During his years as secretary to Bishop Hughes (1848 - 53), Bayley became interested in American Church history. In 1847, Dr. De la Hailandière, who succeeded Bishop Bruté of Vincennes (1834), gave to Bishop Hughes of New York a large collection of original letters and documents on early American Catholic history. These Bayley used for his first volume, A Brief Sketch of the Early History of the Catholic Church on the Island of New York (1853, 1874). Out of this valuable material he also published Memoirs of the Rt. Rev. Simon William Gabriel Bruté, First Bishop of Vincennes (1855, 1876). At the death of Archbishop Spalding of Baltimore, he was promoted to that archepiscopal see (July 30, 1872). Owing to increasing ill health, he asked for a coadjutor and Bishop James Gibbons of Richmond was appointed (May 20, 1877).

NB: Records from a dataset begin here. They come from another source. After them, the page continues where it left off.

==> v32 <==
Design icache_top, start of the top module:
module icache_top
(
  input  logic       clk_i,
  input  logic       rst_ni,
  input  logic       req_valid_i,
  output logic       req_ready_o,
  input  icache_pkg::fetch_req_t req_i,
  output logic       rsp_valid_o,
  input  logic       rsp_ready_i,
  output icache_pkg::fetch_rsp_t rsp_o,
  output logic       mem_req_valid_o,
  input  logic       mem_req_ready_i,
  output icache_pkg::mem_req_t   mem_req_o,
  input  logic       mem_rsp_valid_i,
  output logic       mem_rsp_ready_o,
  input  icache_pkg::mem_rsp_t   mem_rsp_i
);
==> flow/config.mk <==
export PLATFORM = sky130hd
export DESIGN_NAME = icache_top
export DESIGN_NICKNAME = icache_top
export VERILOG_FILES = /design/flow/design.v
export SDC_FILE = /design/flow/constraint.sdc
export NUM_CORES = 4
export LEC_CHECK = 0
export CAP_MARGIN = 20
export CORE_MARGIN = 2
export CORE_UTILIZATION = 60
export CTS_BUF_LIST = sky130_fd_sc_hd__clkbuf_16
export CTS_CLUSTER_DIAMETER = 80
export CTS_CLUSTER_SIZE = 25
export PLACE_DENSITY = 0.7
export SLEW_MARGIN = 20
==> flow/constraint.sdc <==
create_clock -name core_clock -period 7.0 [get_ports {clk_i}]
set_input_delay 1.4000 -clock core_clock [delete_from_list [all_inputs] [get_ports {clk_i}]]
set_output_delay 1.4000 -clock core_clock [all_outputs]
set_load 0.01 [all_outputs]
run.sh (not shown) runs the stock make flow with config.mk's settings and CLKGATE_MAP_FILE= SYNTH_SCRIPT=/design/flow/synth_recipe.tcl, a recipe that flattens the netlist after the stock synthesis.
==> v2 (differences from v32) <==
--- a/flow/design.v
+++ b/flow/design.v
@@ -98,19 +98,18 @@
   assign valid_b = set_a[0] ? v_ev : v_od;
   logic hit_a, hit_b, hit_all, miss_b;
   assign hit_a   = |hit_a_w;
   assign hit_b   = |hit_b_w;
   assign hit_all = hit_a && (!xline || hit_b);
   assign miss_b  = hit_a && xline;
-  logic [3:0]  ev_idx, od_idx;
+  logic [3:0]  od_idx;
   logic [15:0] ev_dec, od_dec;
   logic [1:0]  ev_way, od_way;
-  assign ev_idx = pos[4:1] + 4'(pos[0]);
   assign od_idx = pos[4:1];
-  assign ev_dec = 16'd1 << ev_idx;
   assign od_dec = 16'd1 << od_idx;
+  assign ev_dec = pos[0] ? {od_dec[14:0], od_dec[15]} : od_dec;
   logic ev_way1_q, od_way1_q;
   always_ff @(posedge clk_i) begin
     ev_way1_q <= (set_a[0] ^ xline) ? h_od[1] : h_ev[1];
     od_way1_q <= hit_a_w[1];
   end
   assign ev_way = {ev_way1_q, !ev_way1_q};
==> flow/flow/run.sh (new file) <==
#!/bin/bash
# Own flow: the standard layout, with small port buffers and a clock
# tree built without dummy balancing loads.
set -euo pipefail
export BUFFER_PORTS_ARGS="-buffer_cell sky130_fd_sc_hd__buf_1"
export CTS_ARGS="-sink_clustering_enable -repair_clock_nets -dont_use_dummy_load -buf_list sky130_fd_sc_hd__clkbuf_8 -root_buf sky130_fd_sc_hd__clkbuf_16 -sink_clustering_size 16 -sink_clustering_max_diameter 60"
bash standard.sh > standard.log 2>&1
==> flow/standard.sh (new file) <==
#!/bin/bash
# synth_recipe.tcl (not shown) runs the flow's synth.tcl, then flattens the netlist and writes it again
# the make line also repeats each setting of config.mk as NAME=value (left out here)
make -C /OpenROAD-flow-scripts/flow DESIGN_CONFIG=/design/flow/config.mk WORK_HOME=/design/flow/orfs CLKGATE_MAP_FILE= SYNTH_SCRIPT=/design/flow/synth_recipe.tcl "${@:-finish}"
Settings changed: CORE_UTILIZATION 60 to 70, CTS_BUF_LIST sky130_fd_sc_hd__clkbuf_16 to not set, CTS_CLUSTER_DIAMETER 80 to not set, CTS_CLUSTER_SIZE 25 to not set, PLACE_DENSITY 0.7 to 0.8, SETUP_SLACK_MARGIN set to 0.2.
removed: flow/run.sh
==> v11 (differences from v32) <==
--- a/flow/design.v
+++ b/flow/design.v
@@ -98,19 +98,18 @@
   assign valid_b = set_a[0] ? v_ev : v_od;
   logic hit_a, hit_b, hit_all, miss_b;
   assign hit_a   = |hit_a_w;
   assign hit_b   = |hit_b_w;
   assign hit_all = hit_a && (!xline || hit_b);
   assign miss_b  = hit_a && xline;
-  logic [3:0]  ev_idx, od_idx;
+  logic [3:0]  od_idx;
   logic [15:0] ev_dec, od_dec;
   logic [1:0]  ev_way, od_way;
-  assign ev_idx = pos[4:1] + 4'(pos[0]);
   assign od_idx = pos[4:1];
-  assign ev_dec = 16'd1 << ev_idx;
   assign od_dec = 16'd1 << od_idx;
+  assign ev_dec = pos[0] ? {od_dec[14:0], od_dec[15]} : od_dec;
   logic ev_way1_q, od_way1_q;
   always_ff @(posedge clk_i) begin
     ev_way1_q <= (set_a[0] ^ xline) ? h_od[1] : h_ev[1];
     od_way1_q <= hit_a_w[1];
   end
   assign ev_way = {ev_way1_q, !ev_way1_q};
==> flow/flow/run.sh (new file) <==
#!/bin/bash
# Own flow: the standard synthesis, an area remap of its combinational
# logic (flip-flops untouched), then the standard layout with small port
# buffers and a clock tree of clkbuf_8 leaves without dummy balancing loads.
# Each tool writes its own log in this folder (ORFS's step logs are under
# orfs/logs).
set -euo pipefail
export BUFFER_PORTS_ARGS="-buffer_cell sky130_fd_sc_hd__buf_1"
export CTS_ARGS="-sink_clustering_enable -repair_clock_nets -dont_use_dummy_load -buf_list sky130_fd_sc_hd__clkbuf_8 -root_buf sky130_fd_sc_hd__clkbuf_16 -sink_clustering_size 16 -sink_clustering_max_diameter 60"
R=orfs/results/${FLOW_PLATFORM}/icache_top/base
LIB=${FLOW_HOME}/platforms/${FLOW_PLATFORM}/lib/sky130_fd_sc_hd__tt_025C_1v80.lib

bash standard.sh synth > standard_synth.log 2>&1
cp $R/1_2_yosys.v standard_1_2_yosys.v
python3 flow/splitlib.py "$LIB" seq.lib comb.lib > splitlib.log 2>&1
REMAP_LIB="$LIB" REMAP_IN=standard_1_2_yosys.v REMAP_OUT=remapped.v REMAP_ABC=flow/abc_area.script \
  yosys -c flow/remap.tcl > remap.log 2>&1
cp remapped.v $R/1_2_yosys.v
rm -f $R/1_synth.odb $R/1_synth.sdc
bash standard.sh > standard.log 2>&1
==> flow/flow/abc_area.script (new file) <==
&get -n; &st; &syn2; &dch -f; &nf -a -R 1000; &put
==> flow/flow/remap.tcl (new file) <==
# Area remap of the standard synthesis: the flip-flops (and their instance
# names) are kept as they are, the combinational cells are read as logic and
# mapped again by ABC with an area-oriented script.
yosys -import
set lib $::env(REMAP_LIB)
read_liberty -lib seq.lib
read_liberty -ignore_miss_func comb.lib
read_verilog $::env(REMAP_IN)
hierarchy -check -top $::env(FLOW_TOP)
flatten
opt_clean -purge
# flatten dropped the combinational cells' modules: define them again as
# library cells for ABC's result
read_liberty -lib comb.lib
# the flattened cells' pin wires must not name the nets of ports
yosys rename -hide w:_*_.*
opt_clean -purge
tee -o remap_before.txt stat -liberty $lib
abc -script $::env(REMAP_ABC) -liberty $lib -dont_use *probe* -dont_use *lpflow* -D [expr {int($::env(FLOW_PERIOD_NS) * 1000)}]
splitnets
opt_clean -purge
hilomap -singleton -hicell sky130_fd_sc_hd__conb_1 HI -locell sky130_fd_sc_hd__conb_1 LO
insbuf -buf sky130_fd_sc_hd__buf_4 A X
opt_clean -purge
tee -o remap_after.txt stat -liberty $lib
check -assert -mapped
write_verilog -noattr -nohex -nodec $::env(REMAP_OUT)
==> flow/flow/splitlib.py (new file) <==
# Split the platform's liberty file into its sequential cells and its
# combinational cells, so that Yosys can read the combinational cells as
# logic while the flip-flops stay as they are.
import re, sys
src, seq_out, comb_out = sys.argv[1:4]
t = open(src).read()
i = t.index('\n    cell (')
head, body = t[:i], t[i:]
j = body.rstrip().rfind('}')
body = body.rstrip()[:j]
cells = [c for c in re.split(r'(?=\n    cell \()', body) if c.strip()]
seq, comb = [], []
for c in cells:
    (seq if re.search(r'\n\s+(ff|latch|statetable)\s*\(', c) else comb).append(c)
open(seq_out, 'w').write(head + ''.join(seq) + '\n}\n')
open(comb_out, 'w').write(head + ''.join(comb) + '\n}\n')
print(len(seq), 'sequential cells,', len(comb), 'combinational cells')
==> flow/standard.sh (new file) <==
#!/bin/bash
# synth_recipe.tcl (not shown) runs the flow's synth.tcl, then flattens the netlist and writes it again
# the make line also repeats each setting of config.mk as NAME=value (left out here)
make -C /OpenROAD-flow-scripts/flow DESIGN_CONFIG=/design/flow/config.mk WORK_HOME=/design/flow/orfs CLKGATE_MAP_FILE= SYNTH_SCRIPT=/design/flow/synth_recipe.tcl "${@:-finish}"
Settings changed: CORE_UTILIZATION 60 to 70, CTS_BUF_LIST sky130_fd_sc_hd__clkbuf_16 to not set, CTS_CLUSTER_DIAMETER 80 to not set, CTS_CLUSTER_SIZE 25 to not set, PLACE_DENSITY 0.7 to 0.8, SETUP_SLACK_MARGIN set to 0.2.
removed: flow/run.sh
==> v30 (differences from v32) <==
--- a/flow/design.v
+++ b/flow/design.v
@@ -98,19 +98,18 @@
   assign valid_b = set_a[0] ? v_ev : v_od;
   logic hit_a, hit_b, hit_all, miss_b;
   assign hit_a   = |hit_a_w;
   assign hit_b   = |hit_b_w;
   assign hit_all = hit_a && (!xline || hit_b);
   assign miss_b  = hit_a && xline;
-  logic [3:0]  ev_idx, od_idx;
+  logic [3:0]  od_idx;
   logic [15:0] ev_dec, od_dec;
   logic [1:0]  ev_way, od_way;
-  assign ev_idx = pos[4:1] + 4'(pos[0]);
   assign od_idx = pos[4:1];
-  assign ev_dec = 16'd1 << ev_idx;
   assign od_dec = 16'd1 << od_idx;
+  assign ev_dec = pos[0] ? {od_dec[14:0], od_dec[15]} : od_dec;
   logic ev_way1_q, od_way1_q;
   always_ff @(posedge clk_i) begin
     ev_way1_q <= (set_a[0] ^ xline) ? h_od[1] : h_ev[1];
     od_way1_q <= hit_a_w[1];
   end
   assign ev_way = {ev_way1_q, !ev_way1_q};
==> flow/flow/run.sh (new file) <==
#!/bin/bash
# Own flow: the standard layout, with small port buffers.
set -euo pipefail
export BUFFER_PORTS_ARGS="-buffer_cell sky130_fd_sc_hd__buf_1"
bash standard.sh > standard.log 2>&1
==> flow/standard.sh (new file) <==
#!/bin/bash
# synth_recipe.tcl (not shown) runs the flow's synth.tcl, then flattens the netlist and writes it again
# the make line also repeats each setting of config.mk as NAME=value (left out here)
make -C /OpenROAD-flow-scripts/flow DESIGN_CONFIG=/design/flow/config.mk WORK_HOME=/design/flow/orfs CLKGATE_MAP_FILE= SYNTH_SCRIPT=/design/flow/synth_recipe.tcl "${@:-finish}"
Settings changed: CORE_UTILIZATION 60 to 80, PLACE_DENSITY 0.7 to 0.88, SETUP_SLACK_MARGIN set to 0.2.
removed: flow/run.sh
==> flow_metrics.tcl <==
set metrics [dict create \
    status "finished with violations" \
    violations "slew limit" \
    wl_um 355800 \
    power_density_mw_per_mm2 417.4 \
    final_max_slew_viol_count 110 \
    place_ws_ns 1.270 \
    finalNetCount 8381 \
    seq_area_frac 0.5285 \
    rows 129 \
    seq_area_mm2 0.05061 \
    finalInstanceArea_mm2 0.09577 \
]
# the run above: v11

Bayley was not a profound scholar, though he read widely, especially in the field of Church history. His busy life of administration left him little leisure for prolonged study. A thorough New Yorker, quick, alert, resourceful, and a born leader, he went to Baltimore after thirty years of an uncommonly active life in the North, unfortunately at a time when his energies began to wane. The Roosevelt in him found his Southern flock, priests and people, of a nature different from that of the North and less responsive to his enthusiasm for efficient Church government. Once he had secured the coadjutorship of the future Cardinal Gibbons (1877), his heart naturally turned to his old home in Newark, and here death overtook him. He was buried by his own request at the side of his aunt, Mother Seton, at St. Joseph's Convent, Emmitsburg, Maryland.
Personality
Bayley's English and Dutch colonial ancestry and his New England training produced in him one of the charming personalities of his day. His bearing was princely, his manner most courteous, but what attracted most in him was a frankness of speech that accentuated his influence far beyond his own communion.